(DIRECTIONS FOR THIS TASK): Reproduce word for word the lines between those holding "## repair_timing" and "466 | 0.795 |", inclusive, and nothing else from the data below.

(EXTRACTED MATERIAL):
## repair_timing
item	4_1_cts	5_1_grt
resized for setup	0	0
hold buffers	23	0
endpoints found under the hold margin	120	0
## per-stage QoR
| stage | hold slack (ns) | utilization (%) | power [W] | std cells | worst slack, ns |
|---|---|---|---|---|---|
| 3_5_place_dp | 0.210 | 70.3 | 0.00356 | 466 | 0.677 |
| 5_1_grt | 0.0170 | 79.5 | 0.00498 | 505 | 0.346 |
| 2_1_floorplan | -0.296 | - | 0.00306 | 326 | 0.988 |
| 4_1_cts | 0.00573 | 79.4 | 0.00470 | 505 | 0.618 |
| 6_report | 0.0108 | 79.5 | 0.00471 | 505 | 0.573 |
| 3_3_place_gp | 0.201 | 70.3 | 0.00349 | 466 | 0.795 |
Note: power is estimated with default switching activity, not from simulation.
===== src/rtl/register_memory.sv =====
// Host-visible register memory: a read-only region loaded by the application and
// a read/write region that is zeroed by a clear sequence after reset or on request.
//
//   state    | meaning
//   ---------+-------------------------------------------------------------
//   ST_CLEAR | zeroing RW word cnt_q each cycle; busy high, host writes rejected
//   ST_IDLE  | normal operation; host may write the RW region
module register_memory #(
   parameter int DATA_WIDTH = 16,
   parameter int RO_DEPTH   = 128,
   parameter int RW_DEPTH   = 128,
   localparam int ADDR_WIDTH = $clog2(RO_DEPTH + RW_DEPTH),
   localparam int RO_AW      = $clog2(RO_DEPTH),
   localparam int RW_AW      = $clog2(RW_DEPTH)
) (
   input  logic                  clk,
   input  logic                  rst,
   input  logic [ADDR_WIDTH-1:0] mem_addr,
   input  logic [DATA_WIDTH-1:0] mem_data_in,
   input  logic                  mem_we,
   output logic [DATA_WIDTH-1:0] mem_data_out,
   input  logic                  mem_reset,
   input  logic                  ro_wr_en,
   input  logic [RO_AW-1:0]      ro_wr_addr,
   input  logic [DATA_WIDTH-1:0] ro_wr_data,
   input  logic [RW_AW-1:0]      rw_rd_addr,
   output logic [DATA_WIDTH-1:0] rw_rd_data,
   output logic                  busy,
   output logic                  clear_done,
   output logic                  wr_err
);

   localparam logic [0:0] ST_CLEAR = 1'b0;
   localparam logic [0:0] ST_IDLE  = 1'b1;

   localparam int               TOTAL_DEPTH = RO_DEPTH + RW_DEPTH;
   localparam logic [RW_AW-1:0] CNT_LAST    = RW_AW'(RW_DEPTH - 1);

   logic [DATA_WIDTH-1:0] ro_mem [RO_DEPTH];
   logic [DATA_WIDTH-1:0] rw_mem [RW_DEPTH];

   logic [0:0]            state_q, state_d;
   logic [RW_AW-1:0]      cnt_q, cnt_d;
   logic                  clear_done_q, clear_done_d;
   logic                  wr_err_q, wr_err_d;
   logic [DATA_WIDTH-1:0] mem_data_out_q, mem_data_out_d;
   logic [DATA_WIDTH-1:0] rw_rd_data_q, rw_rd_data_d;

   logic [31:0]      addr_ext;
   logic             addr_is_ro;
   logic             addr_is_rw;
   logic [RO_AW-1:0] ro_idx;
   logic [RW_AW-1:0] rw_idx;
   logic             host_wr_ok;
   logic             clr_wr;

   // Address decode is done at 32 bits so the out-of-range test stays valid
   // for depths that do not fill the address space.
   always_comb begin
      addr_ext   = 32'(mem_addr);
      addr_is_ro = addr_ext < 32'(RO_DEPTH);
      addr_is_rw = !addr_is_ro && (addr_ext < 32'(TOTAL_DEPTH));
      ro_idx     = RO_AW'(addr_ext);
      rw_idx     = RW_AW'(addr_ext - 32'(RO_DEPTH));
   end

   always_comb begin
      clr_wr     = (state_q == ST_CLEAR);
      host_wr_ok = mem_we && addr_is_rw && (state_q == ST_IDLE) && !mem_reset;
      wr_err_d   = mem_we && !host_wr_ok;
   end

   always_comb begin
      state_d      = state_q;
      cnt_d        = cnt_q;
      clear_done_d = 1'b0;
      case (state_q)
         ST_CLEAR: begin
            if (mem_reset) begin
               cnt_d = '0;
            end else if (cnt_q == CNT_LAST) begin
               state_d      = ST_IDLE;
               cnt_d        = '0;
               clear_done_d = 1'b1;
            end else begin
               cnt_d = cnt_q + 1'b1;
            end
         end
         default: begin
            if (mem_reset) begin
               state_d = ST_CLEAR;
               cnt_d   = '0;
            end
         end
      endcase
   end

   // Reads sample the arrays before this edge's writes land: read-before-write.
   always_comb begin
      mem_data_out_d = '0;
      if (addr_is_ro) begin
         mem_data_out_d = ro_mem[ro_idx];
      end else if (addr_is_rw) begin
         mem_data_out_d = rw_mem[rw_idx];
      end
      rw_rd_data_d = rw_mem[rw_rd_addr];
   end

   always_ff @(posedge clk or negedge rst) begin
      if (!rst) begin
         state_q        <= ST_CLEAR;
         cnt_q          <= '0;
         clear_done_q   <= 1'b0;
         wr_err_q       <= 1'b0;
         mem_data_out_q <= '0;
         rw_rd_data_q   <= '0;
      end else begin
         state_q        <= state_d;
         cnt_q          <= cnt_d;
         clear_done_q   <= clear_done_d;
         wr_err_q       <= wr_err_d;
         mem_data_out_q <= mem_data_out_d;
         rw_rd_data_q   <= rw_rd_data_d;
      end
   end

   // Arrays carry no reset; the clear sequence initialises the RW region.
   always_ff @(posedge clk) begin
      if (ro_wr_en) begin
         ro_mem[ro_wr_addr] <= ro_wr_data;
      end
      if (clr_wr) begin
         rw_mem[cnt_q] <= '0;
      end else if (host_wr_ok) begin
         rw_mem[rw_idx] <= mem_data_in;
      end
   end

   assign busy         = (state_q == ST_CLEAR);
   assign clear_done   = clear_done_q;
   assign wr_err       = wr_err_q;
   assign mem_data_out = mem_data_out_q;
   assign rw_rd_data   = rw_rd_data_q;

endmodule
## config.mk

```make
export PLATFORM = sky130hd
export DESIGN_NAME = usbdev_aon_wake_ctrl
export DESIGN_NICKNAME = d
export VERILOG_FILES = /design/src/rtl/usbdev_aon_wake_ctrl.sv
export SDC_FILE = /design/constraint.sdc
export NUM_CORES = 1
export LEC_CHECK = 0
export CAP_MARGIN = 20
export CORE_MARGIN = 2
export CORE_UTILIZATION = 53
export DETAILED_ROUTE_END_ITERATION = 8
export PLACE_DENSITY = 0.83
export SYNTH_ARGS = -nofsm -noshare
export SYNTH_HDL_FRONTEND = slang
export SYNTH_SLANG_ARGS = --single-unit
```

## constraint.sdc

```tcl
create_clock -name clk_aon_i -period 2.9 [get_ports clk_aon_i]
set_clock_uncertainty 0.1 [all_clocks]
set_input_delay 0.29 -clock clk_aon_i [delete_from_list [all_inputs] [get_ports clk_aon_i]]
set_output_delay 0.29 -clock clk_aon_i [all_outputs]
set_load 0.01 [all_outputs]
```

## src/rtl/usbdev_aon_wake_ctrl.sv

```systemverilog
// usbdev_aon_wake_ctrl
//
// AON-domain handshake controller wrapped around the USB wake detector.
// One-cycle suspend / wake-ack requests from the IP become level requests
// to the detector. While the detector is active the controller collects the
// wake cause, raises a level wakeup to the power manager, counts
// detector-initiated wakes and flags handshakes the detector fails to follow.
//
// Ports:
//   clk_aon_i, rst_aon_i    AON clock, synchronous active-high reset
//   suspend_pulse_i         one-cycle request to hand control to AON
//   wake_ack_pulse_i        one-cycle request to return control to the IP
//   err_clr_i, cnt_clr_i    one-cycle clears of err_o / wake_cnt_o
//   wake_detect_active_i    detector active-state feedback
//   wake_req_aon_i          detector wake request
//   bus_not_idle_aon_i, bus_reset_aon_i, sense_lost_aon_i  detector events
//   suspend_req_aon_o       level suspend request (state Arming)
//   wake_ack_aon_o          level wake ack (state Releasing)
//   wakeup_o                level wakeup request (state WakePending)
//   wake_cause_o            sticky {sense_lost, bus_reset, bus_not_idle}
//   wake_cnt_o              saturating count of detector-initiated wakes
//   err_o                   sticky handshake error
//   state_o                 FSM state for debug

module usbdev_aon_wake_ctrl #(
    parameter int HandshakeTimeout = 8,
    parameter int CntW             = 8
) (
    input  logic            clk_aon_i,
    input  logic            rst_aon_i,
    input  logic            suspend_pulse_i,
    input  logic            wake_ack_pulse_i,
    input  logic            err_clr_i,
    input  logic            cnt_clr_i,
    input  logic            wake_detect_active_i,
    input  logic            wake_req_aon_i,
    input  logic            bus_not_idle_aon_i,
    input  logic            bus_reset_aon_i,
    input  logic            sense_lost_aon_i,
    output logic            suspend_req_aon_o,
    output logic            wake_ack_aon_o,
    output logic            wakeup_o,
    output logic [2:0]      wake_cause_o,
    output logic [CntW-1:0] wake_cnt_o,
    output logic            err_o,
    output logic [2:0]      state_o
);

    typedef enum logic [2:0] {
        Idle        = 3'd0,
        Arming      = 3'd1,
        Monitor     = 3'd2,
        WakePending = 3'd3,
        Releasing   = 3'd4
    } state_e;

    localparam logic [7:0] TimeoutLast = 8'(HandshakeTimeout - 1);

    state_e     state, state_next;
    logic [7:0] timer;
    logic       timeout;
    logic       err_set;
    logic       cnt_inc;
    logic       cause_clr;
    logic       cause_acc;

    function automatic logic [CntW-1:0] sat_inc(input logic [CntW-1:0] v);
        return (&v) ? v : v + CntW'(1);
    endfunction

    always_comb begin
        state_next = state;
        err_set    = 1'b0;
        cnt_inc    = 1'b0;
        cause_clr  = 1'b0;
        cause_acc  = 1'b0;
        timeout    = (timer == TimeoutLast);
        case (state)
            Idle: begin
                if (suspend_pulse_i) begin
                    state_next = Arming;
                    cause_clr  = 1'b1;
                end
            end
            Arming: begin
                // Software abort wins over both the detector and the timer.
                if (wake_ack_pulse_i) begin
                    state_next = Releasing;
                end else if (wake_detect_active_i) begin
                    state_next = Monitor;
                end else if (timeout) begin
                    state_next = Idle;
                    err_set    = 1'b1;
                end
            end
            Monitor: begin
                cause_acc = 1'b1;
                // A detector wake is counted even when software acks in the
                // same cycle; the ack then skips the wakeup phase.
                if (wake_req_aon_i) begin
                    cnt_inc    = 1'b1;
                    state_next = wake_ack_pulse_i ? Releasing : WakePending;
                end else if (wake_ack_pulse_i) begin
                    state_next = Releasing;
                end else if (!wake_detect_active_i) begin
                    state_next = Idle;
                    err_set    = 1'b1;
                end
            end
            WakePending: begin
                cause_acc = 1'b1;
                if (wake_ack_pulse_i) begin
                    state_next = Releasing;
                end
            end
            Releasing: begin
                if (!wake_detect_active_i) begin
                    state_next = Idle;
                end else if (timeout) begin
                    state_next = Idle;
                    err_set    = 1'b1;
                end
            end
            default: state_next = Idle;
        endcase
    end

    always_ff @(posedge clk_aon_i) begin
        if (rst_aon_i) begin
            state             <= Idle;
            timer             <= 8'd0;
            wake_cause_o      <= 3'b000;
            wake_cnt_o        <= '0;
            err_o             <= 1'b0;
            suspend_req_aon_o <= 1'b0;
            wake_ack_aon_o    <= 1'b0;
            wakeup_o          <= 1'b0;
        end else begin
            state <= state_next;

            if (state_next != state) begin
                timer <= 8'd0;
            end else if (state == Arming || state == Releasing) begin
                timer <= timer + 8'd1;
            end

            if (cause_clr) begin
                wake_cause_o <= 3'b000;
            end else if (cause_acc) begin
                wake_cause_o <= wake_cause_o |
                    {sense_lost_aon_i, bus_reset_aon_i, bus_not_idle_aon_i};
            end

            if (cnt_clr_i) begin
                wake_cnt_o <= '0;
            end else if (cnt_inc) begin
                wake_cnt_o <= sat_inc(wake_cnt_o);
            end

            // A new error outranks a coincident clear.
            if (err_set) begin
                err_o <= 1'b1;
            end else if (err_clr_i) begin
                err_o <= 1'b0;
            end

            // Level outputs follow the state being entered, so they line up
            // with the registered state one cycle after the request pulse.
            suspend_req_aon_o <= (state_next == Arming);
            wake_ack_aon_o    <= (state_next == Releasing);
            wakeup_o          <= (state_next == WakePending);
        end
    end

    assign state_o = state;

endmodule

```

---

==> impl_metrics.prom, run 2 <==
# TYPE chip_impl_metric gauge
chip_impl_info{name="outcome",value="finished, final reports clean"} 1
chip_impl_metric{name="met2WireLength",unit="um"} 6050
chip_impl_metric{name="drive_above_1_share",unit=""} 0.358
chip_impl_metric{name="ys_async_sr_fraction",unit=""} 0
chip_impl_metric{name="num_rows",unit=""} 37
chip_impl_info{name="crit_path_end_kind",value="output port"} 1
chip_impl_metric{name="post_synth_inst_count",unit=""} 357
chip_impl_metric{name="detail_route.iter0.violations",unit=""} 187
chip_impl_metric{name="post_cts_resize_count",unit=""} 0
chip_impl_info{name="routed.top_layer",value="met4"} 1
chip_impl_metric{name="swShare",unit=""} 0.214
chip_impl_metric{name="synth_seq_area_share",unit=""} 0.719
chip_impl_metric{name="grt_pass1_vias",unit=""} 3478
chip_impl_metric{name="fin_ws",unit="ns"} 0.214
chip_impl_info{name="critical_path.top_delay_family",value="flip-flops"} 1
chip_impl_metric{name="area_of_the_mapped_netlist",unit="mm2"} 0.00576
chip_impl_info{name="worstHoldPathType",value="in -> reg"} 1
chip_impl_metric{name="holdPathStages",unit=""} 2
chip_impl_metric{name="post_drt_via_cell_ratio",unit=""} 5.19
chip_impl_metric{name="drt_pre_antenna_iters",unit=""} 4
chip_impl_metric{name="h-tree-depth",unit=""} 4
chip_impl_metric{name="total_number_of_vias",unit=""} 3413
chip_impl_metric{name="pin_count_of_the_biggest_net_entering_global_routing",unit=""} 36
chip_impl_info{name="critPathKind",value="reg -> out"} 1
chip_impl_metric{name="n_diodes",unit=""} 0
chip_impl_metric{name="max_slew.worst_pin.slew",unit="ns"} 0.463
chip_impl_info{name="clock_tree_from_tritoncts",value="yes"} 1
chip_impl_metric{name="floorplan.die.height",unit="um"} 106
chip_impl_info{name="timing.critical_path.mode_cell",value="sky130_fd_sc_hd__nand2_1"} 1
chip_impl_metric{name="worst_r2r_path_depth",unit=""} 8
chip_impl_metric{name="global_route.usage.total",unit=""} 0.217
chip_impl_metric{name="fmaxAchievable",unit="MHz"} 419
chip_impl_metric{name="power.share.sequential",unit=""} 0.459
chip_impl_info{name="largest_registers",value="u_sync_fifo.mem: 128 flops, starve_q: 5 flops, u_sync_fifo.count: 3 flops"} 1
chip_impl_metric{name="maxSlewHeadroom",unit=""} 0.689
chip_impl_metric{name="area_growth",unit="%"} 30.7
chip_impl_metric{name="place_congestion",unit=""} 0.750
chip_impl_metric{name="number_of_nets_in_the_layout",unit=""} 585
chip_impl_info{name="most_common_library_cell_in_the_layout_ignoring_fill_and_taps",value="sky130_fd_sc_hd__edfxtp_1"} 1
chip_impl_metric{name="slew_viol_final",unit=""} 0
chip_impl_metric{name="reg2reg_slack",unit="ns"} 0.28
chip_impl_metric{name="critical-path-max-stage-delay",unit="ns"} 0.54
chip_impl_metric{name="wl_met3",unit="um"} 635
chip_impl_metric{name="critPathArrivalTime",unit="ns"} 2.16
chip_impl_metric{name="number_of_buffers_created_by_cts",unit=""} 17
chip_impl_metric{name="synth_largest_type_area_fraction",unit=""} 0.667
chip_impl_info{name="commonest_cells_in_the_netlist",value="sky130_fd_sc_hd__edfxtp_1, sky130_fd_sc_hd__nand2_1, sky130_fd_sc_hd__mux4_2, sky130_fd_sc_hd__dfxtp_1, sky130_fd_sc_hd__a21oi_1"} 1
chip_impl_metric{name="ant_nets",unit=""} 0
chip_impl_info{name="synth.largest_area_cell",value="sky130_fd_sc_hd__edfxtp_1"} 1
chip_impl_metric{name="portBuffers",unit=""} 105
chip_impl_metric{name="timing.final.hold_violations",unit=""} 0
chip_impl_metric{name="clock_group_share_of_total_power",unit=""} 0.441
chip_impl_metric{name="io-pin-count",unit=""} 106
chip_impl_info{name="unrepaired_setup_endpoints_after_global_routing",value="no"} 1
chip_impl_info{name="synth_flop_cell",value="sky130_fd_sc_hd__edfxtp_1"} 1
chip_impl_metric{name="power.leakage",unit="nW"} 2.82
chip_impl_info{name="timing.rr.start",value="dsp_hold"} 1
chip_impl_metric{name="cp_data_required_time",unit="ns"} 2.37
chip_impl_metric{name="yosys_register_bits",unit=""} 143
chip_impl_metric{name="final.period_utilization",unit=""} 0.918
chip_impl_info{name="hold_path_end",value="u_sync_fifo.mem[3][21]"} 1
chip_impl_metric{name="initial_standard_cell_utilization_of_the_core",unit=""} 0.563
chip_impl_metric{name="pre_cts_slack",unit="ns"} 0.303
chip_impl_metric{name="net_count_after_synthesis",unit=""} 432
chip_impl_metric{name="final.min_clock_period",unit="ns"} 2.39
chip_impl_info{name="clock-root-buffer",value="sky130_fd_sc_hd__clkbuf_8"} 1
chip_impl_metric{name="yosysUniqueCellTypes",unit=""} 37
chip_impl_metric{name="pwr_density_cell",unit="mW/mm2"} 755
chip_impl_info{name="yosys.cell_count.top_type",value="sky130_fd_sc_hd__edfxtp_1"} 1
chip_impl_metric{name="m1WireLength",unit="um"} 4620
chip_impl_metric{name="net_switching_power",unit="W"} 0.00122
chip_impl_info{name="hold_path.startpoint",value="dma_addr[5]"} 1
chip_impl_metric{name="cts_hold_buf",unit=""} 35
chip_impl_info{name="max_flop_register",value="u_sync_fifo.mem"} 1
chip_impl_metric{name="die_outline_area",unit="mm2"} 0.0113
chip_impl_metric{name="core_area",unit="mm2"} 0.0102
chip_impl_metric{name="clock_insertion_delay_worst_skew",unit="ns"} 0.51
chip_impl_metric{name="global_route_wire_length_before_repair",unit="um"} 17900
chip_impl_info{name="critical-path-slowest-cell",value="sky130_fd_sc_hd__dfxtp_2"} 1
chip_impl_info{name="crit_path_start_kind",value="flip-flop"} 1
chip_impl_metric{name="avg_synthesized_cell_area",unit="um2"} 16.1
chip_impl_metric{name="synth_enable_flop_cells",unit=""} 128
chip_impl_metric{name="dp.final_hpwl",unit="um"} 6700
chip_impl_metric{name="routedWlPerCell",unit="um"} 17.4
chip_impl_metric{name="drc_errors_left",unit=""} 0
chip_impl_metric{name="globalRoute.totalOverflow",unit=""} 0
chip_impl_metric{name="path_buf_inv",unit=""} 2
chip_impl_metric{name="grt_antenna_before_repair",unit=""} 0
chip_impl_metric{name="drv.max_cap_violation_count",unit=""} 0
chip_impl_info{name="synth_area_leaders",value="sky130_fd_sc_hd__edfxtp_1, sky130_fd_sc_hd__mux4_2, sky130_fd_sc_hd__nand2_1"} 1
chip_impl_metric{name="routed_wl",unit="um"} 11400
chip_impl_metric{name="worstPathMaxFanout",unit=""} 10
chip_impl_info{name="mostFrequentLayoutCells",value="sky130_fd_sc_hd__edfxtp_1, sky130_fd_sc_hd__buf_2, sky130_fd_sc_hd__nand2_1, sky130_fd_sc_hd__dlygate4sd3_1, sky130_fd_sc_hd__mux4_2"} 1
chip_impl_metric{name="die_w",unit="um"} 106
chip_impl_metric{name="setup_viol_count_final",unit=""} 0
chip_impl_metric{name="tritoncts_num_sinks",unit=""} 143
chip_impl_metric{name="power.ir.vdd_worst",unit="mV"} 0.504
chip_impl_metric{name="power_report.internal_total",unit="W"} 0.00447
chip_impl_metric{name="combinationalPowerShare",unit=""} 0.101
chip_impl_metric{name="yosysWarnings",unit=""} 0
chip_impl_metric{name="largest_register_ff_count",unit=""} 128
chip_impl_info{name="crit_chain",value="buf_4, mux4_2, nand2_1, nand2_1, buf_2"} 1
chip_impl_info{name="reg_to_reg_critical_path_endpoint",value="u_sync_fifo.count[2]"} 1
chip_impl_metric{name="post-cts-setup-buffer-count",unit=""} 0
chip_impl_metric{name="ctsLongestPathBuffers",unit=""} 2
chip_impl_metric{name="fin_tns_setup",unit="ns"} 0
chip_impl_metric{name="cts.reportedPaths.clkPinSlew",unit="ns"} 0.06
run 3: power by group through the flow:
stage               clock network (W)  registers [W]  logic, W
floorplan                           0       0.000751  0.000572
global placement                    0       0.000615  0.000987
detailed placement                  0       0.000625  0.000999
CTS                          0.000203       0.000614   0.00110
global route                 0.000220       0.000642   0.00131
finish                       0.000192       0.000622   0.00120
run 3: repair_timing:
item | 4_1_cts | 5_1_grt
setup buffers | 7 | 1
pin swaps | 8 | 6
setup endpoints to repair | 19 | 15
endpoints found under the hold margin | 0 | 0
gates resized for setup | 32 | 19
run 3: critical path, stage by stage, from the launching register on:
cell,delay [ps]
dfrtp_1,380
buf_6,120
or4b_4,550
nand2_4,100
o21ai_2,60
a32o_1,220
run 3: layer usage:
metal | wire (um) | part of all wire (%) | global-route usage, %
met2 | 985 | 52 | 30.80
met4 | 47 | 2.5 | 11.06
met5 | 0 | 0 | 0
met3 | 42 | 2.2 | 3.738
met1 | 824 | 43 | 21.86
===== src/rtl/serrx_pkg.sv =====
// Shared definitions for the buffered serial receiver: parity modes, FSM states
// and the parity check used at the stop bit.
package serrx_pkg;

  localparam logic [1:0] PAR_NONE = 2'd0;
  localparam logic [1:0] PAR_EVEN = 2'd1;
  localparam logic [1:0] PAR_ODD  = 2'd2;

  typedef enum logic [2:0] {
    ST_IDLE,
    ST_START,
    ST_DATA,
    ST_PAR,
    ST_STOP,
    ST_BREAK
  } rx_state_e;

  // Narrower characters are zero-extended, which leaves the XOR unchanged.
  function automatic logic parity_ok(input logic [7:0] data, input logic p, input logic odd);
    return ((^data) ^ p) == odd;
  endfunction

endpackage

(FINAL ANSWER):
## repair_timing
item	4_1_cts	5_1_grt
resized for setup	0	0
hold buffers	23	0
endpoints found under the hold margin	120	0
## per-stage QoR
| stage | hold slack (ns) | utilization (%) | power [W] | std cells | worst slack, ns |
|---|---|---|---|---|---|
| 3_5_place_dp | 0.210 | 70.3 | 0.00356 | 466 | 0.677 |
| 5_1_grt | 0.0170 | 79.5 | 0.00498 | 505 | 0.346 |
| 2_1_floorplan | -0.296 | - | 0.00306 | 326 | 0.988 |
| 4_1_cts | 0.00573 | 79.4 | 0.00470 | 505 | 0.618 |
| 6_report | 0.0108 | 79.5 | 0.00471 | 505 | 0.573 |
| 3_3_place_gp | 0.201 | 70.3 | 0.00349 | 466 | 0.795 |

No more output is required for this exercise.